If the situation becomes unmanageable and too dangerous, you have to have an exit strategy. This may require admission to the hospital, stopping the opiates, controlling the effects of withdrawal and switching to a drug like buprenorphine, which can then be tapered gradually as an outpatient. The details of this treatment strategy is way beyond the scope of this essay, but if you haven't already done so, I would highly recommend learning as much as you can about it by going to meetings that are dedicated to the education of prescribers for chronic pain patients.
I have no reservation about discharging a patient who is abusing opioids or benzodiazepines and has resisted all of your efforts to help them. However, I personally don’t think it’s right to discharge the patients that you really believe are suffering with chronic pain. This is a serious medical condition, potentially more deadly than diabetes or heart disease. However, it requires knowledge and training that is different from that required in taking care of other illnesses. Most of us do not get that kind of training in medical school or residency. That is why the availability of a specialist is so important. If one is not available, then you will have to learn as much as you can about how best to manage these patients. Just handing out a prescription is not an adequate treatment regimen for your patient.

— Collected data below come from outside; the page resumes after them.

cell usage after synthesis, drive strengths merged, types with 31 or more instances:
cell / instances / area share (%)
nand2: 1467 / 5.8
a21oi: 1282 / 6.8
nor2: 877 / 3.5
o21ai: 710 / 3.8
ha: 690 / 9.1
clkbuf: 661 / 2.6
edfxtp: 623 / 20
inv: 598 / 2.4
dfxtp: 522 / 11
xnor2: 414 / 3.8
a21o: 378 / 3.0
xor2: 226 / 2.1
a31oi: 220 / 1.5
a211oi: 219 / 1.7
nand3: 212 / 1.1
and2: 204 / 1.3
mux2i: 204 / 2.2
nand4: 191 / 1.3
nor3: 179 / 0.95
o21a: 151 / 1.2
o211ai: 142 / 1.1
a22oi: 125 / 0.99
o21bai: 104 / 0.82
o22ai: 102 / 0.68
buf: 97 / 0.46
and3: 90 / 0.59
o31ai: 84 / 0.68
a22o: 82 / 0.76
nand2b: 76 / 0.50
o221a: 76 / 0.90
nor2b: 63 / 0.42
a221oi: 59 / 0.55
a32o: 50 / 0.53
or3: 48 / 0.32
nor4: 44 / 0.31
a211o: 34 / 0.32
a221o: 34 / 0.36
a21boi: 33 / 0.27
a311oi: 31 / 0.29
**src/rtl/fpa_pkg.sv**
```systemverilog
// Shared types and constants for the Q24.8 fixed-point ALU.
package fpa_pkg;

    localparam int FRACTION_BITS = 8;
    localparam int WORD_W        = 32;
    localparam int DIV_STEPS     = WORD_W + FRACTION_BITS;
    localparam int FLT_BIAS_SH   = 150 - FRACTION_BITS;
    localparam int EXP_OFFSET    = 127 - FRACTION_BITS;
    localparam int FAST_LAT      = 3;
    localparam int DIV_LAT       = DIV_STEPS + 2;
    localparam int DLY_STAGES    = DIV_LAT - FAST_LAT;

    typedef enum logic [3:0] {
        K_ADD      = 4'd0,
        K_SUB      = 4'd1,
        K_MUL      = 4'd2,
        K_DIV      = 4'd3,
        K_CMP      = 4'd4,
        K_INT2FIX  = 4'd5,
        K_FLT2FIX  = 4'd6,
        K_TO_FLOAT = 4'd7,
        K_TO_INT   = 4'd8
    } t_kind;

    typedef struct packed {
        logic [WORD_W-1:0] word;
        logic [31:0]       flt;
        logic              gt;
        logic              eq;
        logic              lt;
        logic              dz;
        logic              sat;
    } t_res;

endpackage

```
**src/rtl/fpa_mul.sv**
```systemverilog
// Pipelined fixed-point multiplier: product, rescale, output register.
module fpa_mul (
    input  logic                        i_clk,
    input  logic [fpa_pkg::WORD_W-1:0]  i_a,
    input  logic [fpa_pkg::WORD_W-1:0]  i_b,
    output logic [fpa_pkg::WORD_W-1:0]  o_res
);
    import fpa_pkg::*;

    logic signed [2*WORD_W-1:0] r_prod;
    logic [WORD_W-1:0]          r_res;
    logic [WORD_W-1:0]          r_out;

    always_ff @(posedge i_clk) begin
        r_prod <= $signed(i_a) * $signed(i_b);
        r_res  <= WORD_W'(r_prod >>> FRACTION_BITS);
        r_out  <= r_res;
    end

    assign o_res = r_out;
endmodule

```
### config.mk
export PLATFORM = sky130hd
export DESIGN_NAME = environment_sensor_compensation_unit
export DESIGN_NICKNAME = d
export VERILOG_FILES = /design/src/rtl/core/escu_pkg.sv /design/src/rtl/core/escu_cfg.sv /design/src/rtl/core/escu_div.sv /design/src/rtl/core/environment_sensor_compensation_unit.sv
export SDC_FILE = /design/constraint.sdc
export NUM_CORES = 2
export LEC_CHECK = 0
export BUFFER_PORTS_ARGS = -buffer_cell sky130_fd_sc_hd__buf_2
export CAP_MARGIN = 10
export CORE_UTILIZATION = 30
export DETAILED_ROUTE_END_ITERATION = 10
export PLACE_DENSITY = 0.46
export SKIP_LAST_GASP = 1
export SYNTH_ARGS = -nofsm -noshare
export SYNTH_HDL_FRONTEND = slang
export SYNTH_SLANG_ARGS = --single-unit
### constraint.sdc
create_clock -name clk_i -period 27.1 [get_ports clk_i]
set_input_delay 4.065 -clock clk_i [delete_from_list [all_inputs] [get_ports clk_i]]
set_output_delay 4.065 -clock clk_i [all_outputs]
set_load 0.01 [all_outputs]
**src/nsp_pkg.sv**
```systemverilog
// nsp_pkg: shared types, character codes and sentence kinds of the nmea sentence parser
// no dependencies; imported by every module of the block

package nsp_pkg;

   localparam int VALUE_BITS_DEF = 32;
   localparam int HEADER_CHARS   = 5;
   localparam int HDR_POS_W      = 3;
   localparam int DIGIT_W        = 32;
   localparam int FRAC_W         = 4;
   localparam int FIELD_NUM_W    = 5;

   localparam logic [7:0] CHAR_DOLLAR = 8'h24;
   localparam logic [7:0] CHAR_STAR   = 8'h2A;
   localparam logic [7:0] CHAR_COMMA  = 8'h2C;
   localparam logic [7:0] CHAR_MINUS  = 8'h2D;
   localparam logic [7:0] CHAR_POINT  = 8'h2E;
   localparam logic [7:0] CHAR_ZERO   = 8'h30;
   localparam logic [7:0] CHAR_NINE   = 8'h39;
   localparam logic [7:0] CHAR_UP_A   = 8'h41;
   localparam logic [7:0] CHAR_UP_F   = 8'h46;
   localparam logic [7:0] CHAR_LO_A   = 8'h61;
   localparam logic [7:0] CHAR_LO_F   = 8'h66;

   localparam logic [39:0] NAME_GGA = 40'h4750474741;
   localparam logic [39:0] NAME_GSA = 40'h4750475341;
   localparam logic [39:0] NAME_GSV = 40'h4750475356;
   localparam logic [39:0] NAME_RMC = 40'h4750524D43;
   localparam logic [39:0] NAME_VTG = 40'h4750565447;

   localparam logic [2:0] KIND_NONE = 3'd0;
   localparam logic [2:0] KIND_GGA  = 3'd1;
   localparam logic [2:0] KIND_GSA  = 3'd2;
   localparam logic [2:0] KIND_GSV  = 3'd3;
   localparam logic [2:0] KIND_RMC  = 3'd4;
   localparam logic [2:0] KIND_VTG  = 3'd5;

   localparam logic RES_FIELD = 1'b0;
   localparam logic RES_END   = 1'b1;

   typedef struct packed {
      logic                   result_kind;
      logic [2:0]             sentence_kind;
      logic [FIELD_NUM_W-1:0] field_number;
      logic [7:0]             lead_char;
      logic                   field_empty;
      logic                   value_negative;
      logic [DIGIT_W-1:0]     digit_value;
      logic [FRAC_W-1:0]      fraction_digits;
      logic                   checksum_ok;
      logic [7:0]             received_sum;
      logic [7:0]             computed_sum;
   } result_type;

   function automatic logic [2:0] classify(input logic [39:0] text);
      logic [2:0] kind;
      kind = KIND_NONE;
      if (text == NAME_GGA) kind = KIND_GGA;
      else if (text == NAME_GSA) kind = KIND_GSA;
      else if (text == NAME_GSV) kind = KIND_GSV;
      else if (text == NAME_RMC) kind = KIND_RMC;
      else if (text == NAME_VTG) kind = KIND_VTG;
      return kind;
   endfunction

endpackage

```
**src/nsp_in_reg.sv**
```systemverilog
// nsp_in_reg: input register holding one received byte until the parse stage takes it
// uses nsp_pkg

module nsp_in_reg
   import nsp_pkg::*;
(
   input  logic       clock,
   input  logic       reset,
   input  logic       req_valid,
   output logic       req_stall,
   input  logic [7:0] req_rx_byte,
   input  logic       take,
   output logic       byte_valid,
   output logic [7:0] byte_data
);

   logic       vld_ff;
   logic       vld_in;
   logic [7:0] data_ff;
   logic       accept;

   assign req_stall  = vld_ff & ~take;
   assign accept     = req_valid & ~req_stall;
   assign vld_in     = accept | (vld_ff & ~take);
   assign byte_valid = vld_ff;
   assign byte_data  = data_ff;

   always_ff @(posedge clock) begin
      if (reset) begin
         vld_ff <= 1'b0;
      end else begin
         vld_ff <= vld_in;
      end
      if (accept) begin
         data_ff <= req_rx_byte;
      end
   end

endmodule

```
**src/nsp_parse_core.sv**
```systemverilog
// nsp_parse_core: sentence state and combinational parse logic for one byte per beat
// uses nsp_pkg (character codes, kinds, result_type, classify)

module nsp_parse_core
   import nsp_pkg::*;
#(
   parameter int VALUE_BITS = VALUE_BITS_DEF
) (
   input  logic       clock,
   input  logic       reset,
   input  logic       fire,
   input  logic [7:0] rx,
   output logic       res_valid,
   output result_type res
);

   typedef enum logic [1:0] {
      PH_IDLE,
      PH_HEADER,
      PH_FIELDS,
      PH_SUM
   } phase_type;

   localparam logic [VALUE_BITS-1:0] VALUE_MAX = '1;
   localparam logic [VALUE_BITS-1:0] MAX_DIV   = VALUE_MAX / 10;
   localparam logic [3:0]            MAX_REM   = 4'(VALUE_MAX % 10);

   phase_type              phase_ff, phase_in;
   logic [HDR_POS_W-1:0]   hdr_pos_ff, hdr_pos_in;
   logic [39:0]            hdr_text_ff, hdr_text_in;
   logic [2:0]             kind_ff, kind_in;
   logic [7:0]             sum_ff, sum_in;
   logic [FIELD_NUM_W-1:0] field_cnt_ff, field_cnt_in;
   logic [VALUE_BITS-1:0]  acc_ff, acc_in;
   logic [FRAC_W-1:0]      frac_ff, frac_in;
   logic                   point_ff, point_in;
   logic                   minus_ff, minus_in;
   logic [7:0]             first_ff, first_in;
   logic                   has_ff, has_in;
   logic [1:0]             hex_cnt_ff, hex_cnt_in;
   logic [7:0]             hex_acc_ff, hex_acc_in;

   logic                   clear_all;
   logic                   start_sentence;
   logic                   is_digit;
   logic [3:0]             digit;
   logic                   saturate;
   logic [VALUE_BITS-1:0]  acc_times_ten;
   logic                   hex_ok;
   logic [3:0]             hex_val;
   logic [7:0]             hex_next;

   assign is_digit      = rx inside {[CHAR_ZERO:CHAR_NINE]};
   assign digit         = rx[3:0];
   assign saturate      = (acc_ff > MAX_DIV) || ((acc_ff == MAX_DIV) && (digit > MAX_REM));
   assign acc_times_ten = (acc_ff << 3) + (acc_ff << 1) + VALUE_BITS'(digit);
   assign hex_next      = {hex_acc_ff[3:0], hex_val};

   always_comb begin
      hex_ok  = 1'b1;
      hex_val = rx[3:0];
      if (rx inside {[CHAR_UP_A:CHAR_UP_F]} || rx inside {[CHAR_LO_A:CHAR_LO_F]}) begin
         hex_val = 4'(rx[3:0] + 4'd9);
      end else if (!is_digit) begin
         hex_ok = 1'b0;
      end
   end

   always_comb begin
      phase_in       = phase_ff;
      hdr_pos_in     = hdr_pos_ff;
      hdr_text_in    = hdr_text_ff;
      kind_in        = kind_ff;
      sum_in         = sum_ff;
      field_cnt_in   = field_cnt_ff;
      acc_in         = acc_ff;
      frac_in        = frac_ff;
      point_in       = point_ff;
      minus_in       = minus_ff;
      first_in       = first_ff;
      has_in         = has_ff;
      hex_cnt_in     = hex_cnt_ff;
      hex_acc_in     = hex_acc_ff;
      clear_all      = 1'b0;
      start_sentence = 1'b0;
      res_valid      = 1'b0;
      res            = '0;

      if (rx == CHAR_DOLLAR) begin
         clear_all      = 1'b1;
         start_sentence = 1'b1;
      end else begin
         case (phase_ff)
            PH_IDLE: begin
            end
            PH_HEADER: begin
               if (rx == CHAR_STAR) begin
                  if (hdr_pos_ff < HDR_POS_W'(HEADER_CHARS)) kind_in = KIND_NONE;
                  phase_in   = PH_SUM;
                  hex_cnt_in = '0;
                  hex_acc_in = '0;
               end else begin
                  sum_in = sum_ff ^ rx;
                  if (hdr_pos_ff < HDR_POS_W'(HEADER_CHARS)) begin
                     hdr_text_in = {hdr_text_ff[31:0], rx};
                     hdr_pos_in  = hdr_pos_ff + 1'b1;
                     if (hdr_pos_ff == HDR_POS_W'(HEADER_CHARS - 1)) begin
                        kind_in = classify({hdr_text_ff[31:0], rx});
                     end
                  end else begin
                     phase_in = PH_FIELDS;
                     acc_in   = '0;
                     frac_in  = '0;
                     point_in = 1'b0;
                     minus_in = 1'b0;
                     first_in = '0;
                     has_in   = 1'b0;
                  end
               end
            end
            PH_FIELDS: begin
               if (rx == CHAR_COMMA || rx == CHAR_STAR) begin
                  res_valid           = 1'b1;
                  res.result_kind     = RES_FIELD;
                  res.sentence_kind   = kind_ff;
                  res.field_number    = field_cnt_ff;
                  res.lead_char       = has_ff ? first_ff : 8'd0;
                  res.field_empty     = ~has_ff;
                  res.value_negative  = minus_ff;
                  res.digit_value     = DIGIT_W'(acc_ff);
                  res.fraction_digits = frac_ff;
                  if (field_cnt_ff != '1) field_cnt_in = field_cnt_ff + 1'b1;
                  acc_in   = '0;
                  frac_in  = '0;
                  point_in = 1'b0;
                  minus_in = 1'b0;
                  first_in = '0;
                  has_in   = 1'b0;
                  if (rx == CHAR_COMMA) begin
                     sum_in = sum_ff ^ rx;
                  end else begin
                     phase_in   = PH_SUM;
                     hex_cnt_in = '0;
                     hex_acc_in = '0;
                  end
               end else begin
                  sum_in = sum_ff ^ rx;
                  if (!has_ff) begin
                     first_in = rx;
                     has_in   = 1'b1;
                  end
                  if (!has_ff && rx == CHAR_MINUS) begin
                     minus_in = 1'b1;
                  end else if (is_digit) begin
                     acc_in = saturate ? VALUE_MAX : acc_times_ten;
                     if (point_ff && frac_ff != '1) frac_in = frac_ff + 1'b1;
                  end else if (rx == CHAR_POINT) begin
                     point_in = 1'b1;
                  end
               end
            end
            PH_SUM: begin
               if (!hex_ok) begin
                  clear_all = 1'b1;
               end else begin
                  hex_acc_in = hex_next;
                  hex_cnt_in = hex_cnt_ff + 1'b1;
                  if (hex_cnt_ff == 2'd1) begin
                     res_valid         = 1'b1;
                     res.result_kind   = RES_END;
                     res.sentence_kind = kind_ff;
                     res.field_number  = field_cnt_ff;
                     res.checksum_ok   = (hex_next == sum_ff);
                     res.received_sum  = hex_next;
                     res.computed_sum  = sum_ff;
                     clear_all         = 1'b1;
                  end
               end
            end
            default: begin
               phase_in = PH_IDLE;
            end
         endcase
      end

      if (clear_all) begin
         phase_in     = start_sentence ? PH_HEADER : PH_IDLE;
         hdr_pos_in   = '0;
         hdr_text_in  = '0;
         kind_in      = KIND_NONE;
         sum_in       = '0;
         field_cnt_in = '0;
         acc_in       = '0;
         frac_in      = '0;
         point_in     = 1'b0;
         minus_in     = 1'b0;
         first_in     = '0;
         has_in       = 1'b0;
         hex_cnt_in   = '0;
         hex_acc_in   = '0;
      end
   end

   always_ff @(posedge clock) begin
      if (reset) begin
         phase_ff     <= PH_IDLE;
         hdr_pos_ff   <= '0;
         hdr_text_ff  <= '0;
         kind_ff      <= KIND_NONE;
         sum_ff       <= '0;
         field_cnt_ff <= '0;
         acc_ff       <= '0;
         frac_ff      <= '0;
         point_ff     <= 1'b0;
         minus_ff     <= 1'b0;
         first_ff     <= '0;
         has_ff       <= 1'b0;
         hex_cnt_ff   <= '0;
         hex_acc_ff   <= '0;
      end else if (fire) begin
         phase_ff     <= phase_in;
         hdr_pos_ff   <= hdr_pos_in;
         hdr_text_ff  <= hdr_text_in;
         kind_ff      <= kind_in;
         sum_ff       <= sum_in;
         field_cnt_ff <= field_cnt_in;
         acc_ff       <= acc_in;
         frac_ff      <= frac_in;
         point_ff     <= point_in;
         minus_ff     <= minus_in;
         first_ff     <= first_in;
         has_ff       <= has_in;
         hex_cnt_ff   <= hex_cnt_in;
         hex_acc_ff   <= hex_acc_in;
      end
   end

endmodule

```
**src/nsp_out_reg.sv**
```systemverilog
// nsp_out_reg: result register that holds one result beat until the receiver takes it
// uses nsp_pkg (result_type)

module nsp_out_reg
   import nsp_pkg::*;
(
   input  logic       clock,
   input  logic       reset,
   input  logic       load,
   input  result_type data_in,
   input  logic       rsp_stall,
   output logic       out_free,
   output logic       rsp_valid,
   output result_type data_out
);

   logic       vld_ff;
   logic       vld_in;
   result_type data_ff;

   assign out_free  = ~vld_ff | ~rsp_stall;
   assign vld_in    = load | (vld_ff & rsp_stall);
   assign rsp_valid = vld_ff;
   assign data_out  = data_ff;

   always_ff @(posedge clock) begin
      if (reset) begin
         vld_ff <= 1'b0;
      end else begin
         vld_ff <= vld_in;
      end
      if (load) begin
         data_ff <= data_in;
      end
   end

endmodule

```
**src/nmea_sentence_parser.sv**
```systemverilog
// nmea_sentence_parser: top level, input register, parse stage and result register
// uses nsp_pkg, nsp_in_reg, nsp_parse_core, nsp_out_reg

// The parser takes one received byte per beat and sustains one byte per clock cycle
// while the result register can take a result: a byte waits in the input register, is
// parsed against the sentence state, and any field or end result lands in the result
// register, which holds it until it is taken. The result register is where stalls start;
// while it keeps an untaken result, bytes keep flowing as long as they produce none.
// VALUE_BITS sets the saturation width of the digit accumulator; the reported value
// is its low 32 bits.

module nmea_sentence_parser
   import nsp_pkg::*;
#(
   parameter int VALUE_BITS = VALUE_BITS_DEF
) (
   input  logic                   clock,
   input  logic                   reset,
   input  logic                   req_valid,
   output logic                   req_stall,
   input  logic [7:0]             req_rx_byte,
   output logic                   rsp_valid,
   input  logic                   rsp_stall,
   output logic                   rsp_result_kind,
   output logic [2:0]             rsp_sentence_kind,
   output logic [FIELD_NUM_W-1:0] rsp_field_number,
   output logic [7:0]             rsp_lead_char,
   output logic                   rsp_field_empty,
   output logic                   rsp_value_negative,
   output logic [DIGIT_W-1:0]     rsp_digit_value,
   output logic [FRAC_W-1:0]      rsp_fraction_digits,
   output logic                   rsp_checksum_ok,
   output logic [7:0]             rsp_received_sum,
   output logic [7:0]             rsp_computed_sum
);

   logic       byte_valid;
   logic [7:0] byte_data;
   logic       out_free;
   logic       fire;
   logic       res_valid;
   result_type res;
   result_type rsp_data;

   assign fire = byte_valid & (out_free | ~res_valid);

   nsp_in_reg u_in_reg (
      .clock       (clock),
      .reset       (reset),
      .req_valid   (req_valid),
      .req_stall   (req_stall),
      .req_rx_byte (req_rx_byte),
      .take        (fire),
      .byte_valid  (byte_valid),
      .byte_data   (byte_data)
   );

   nsp_parse_core #(
      .VALUE_BITS (VALUE_BITS)
   ) u_parse_core (
      .clock     (clock),
      .reset     (reset),
      .fire      (fire),
      .rx        (byte_data),
      .res_valid (res_valid),
      .res       (res)
   );

   nsp_out_reg u_out_reg (
      .clock     (clock),
      .reset     (reset),
      .load      (fire & res_valid),
      .data_in   (res),
      .rsp_stall (rsp_stall),
      .out_free  (out_free),
      .rsp_valid (rsp_valid),
      .data_out  (rsp_data)
   );

   assign rsp_result_kind     = rsp_data.result_kind;
   assign rsp_sentence_kind   = rsp_data.sentence_kind;
   assign rsp_field_number    = rsp_data.field_number;
   assign rsp_lead_char       = rsp_data.lead_char;
   assign rsp_field_empty     = rsp_data.field_empty;
   assign rsp_value_negative  = rsp_data.value_negative;
   assign rsp_digit_value     = rsp_data.digit_value;
   assign rsp_fraction_digits = rsp_data.fraction_digits;
   assign rsp_checksum_ok     = rsp_data.checksum_ok;
   assign rsp_received_sum    = rsp_data.received_sum;
   assign rsp_computed_sum    = rsp_data.computed_sum;

endmodule

```
`config.mk`:
```
export PLATFORM = sky130hd
export DESIGN_NAME = png_stored_deflate_writer
export DESIGN_NICKNAME = d
export VERILOG_FILES = /design/src/pswd_pkg.sv /design/src/pswd_front.sv /design/src/pswd_back.sv /design/src/png_stored_deflate_writer.sv
export SDC_FILE = /design/constraint.sdc
export NUM_CORES = 2
export LEC_CHECK = 0
export BUFFER_PORTS_ARGS = -buffer_cell sky130_fd_sc_hd__clkbuf_2
export CAP_MARGIN = 20
export CORE_AREA = 4 4 256 359
export CTS_CLUSTER_SIZE = 16
export DETAILED_ROUTE_END_ITERATION = 10
export DIE_AREA = 0 0 260 363
export MAX_ROUTING_LAYER = met4
export PLACE_DENSITY = 0.57
export SETUP_SLACK_MARGIN = 0.4
export SLEW_MARGIN = 20
export SYNTH_ARGS = -nofsm -noshare
export SYNTH_HDL_FRONTEND = slang
export SYNTH_SLANG_ARGS = --single-unit
```
`constraint.sdc`:
```
create_clock -name clock -period 7.94 [get_ports clock]
set_input_delay 0.397 -clock clock [delete_from_list [all_inputs] [get_ports clock]]
set_output_delay 0.397 -clock clock [all_outputs]
set_load 0.02 [all_outputs]
```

If you don’t have the luxury of having any pain specialists in your area then you will probably need to take care of the person yourself. You could discharge the person from the practice, but then where will the patient go? You could say, "Well, that’s not my problem", but maybe it is in a larger sense. You have to decide for yourself. Somebody has to take care of these people. If not you, then someone else. Perhaps you would be able to take care of them more safely than some other doctor who doesn’t know as much about the risks. After all, you are at least interested enough to be reading this article. Your partners may insist that you not take care of any of these patients because they will not feel comfortable seeing them when you're out of town. There are a lot of issues to consider.
If you do decide to continue to care for chronic pain patients, make sure you know the guidelines (aka, RULES) for care that have been written by the medical board in your state, by the Center for Disease Control in Atlanta and by pain management specialists. There is no other area in medicine where the rules for care are more important than in the management of chronic pain patients. Get your pain patients to sign a contract on how their pain will be managed and ensure that they bring in a written report or log of the severity of their pain and how the medication has improved their functionality. Enlist family support whenever possible. Make sure they keep regular appointments so that you can examine them and look for any adverse effects of the medication. You must do urine testing, pill counting and follow the PMP for every patient that uses any controlled substance. If your patient refuses to comply with your rules after you’ve explained the medical risks of strong analgesic therapy, then you may have good reason to discharge them for noncompliance.
This is a difficult issue for many caring physicians because of our desire to alleviate suffering on one hand versus risk of harm to the patient and indirectly to ourselves if something goes wrong. It is truly a challenge in many situations, but if you follow the proper guidelines, both your patient and you should remain safe. Many of these patients will be very grateful for your help after so many others have turned them away.
This page was last updated on October 17, 2019.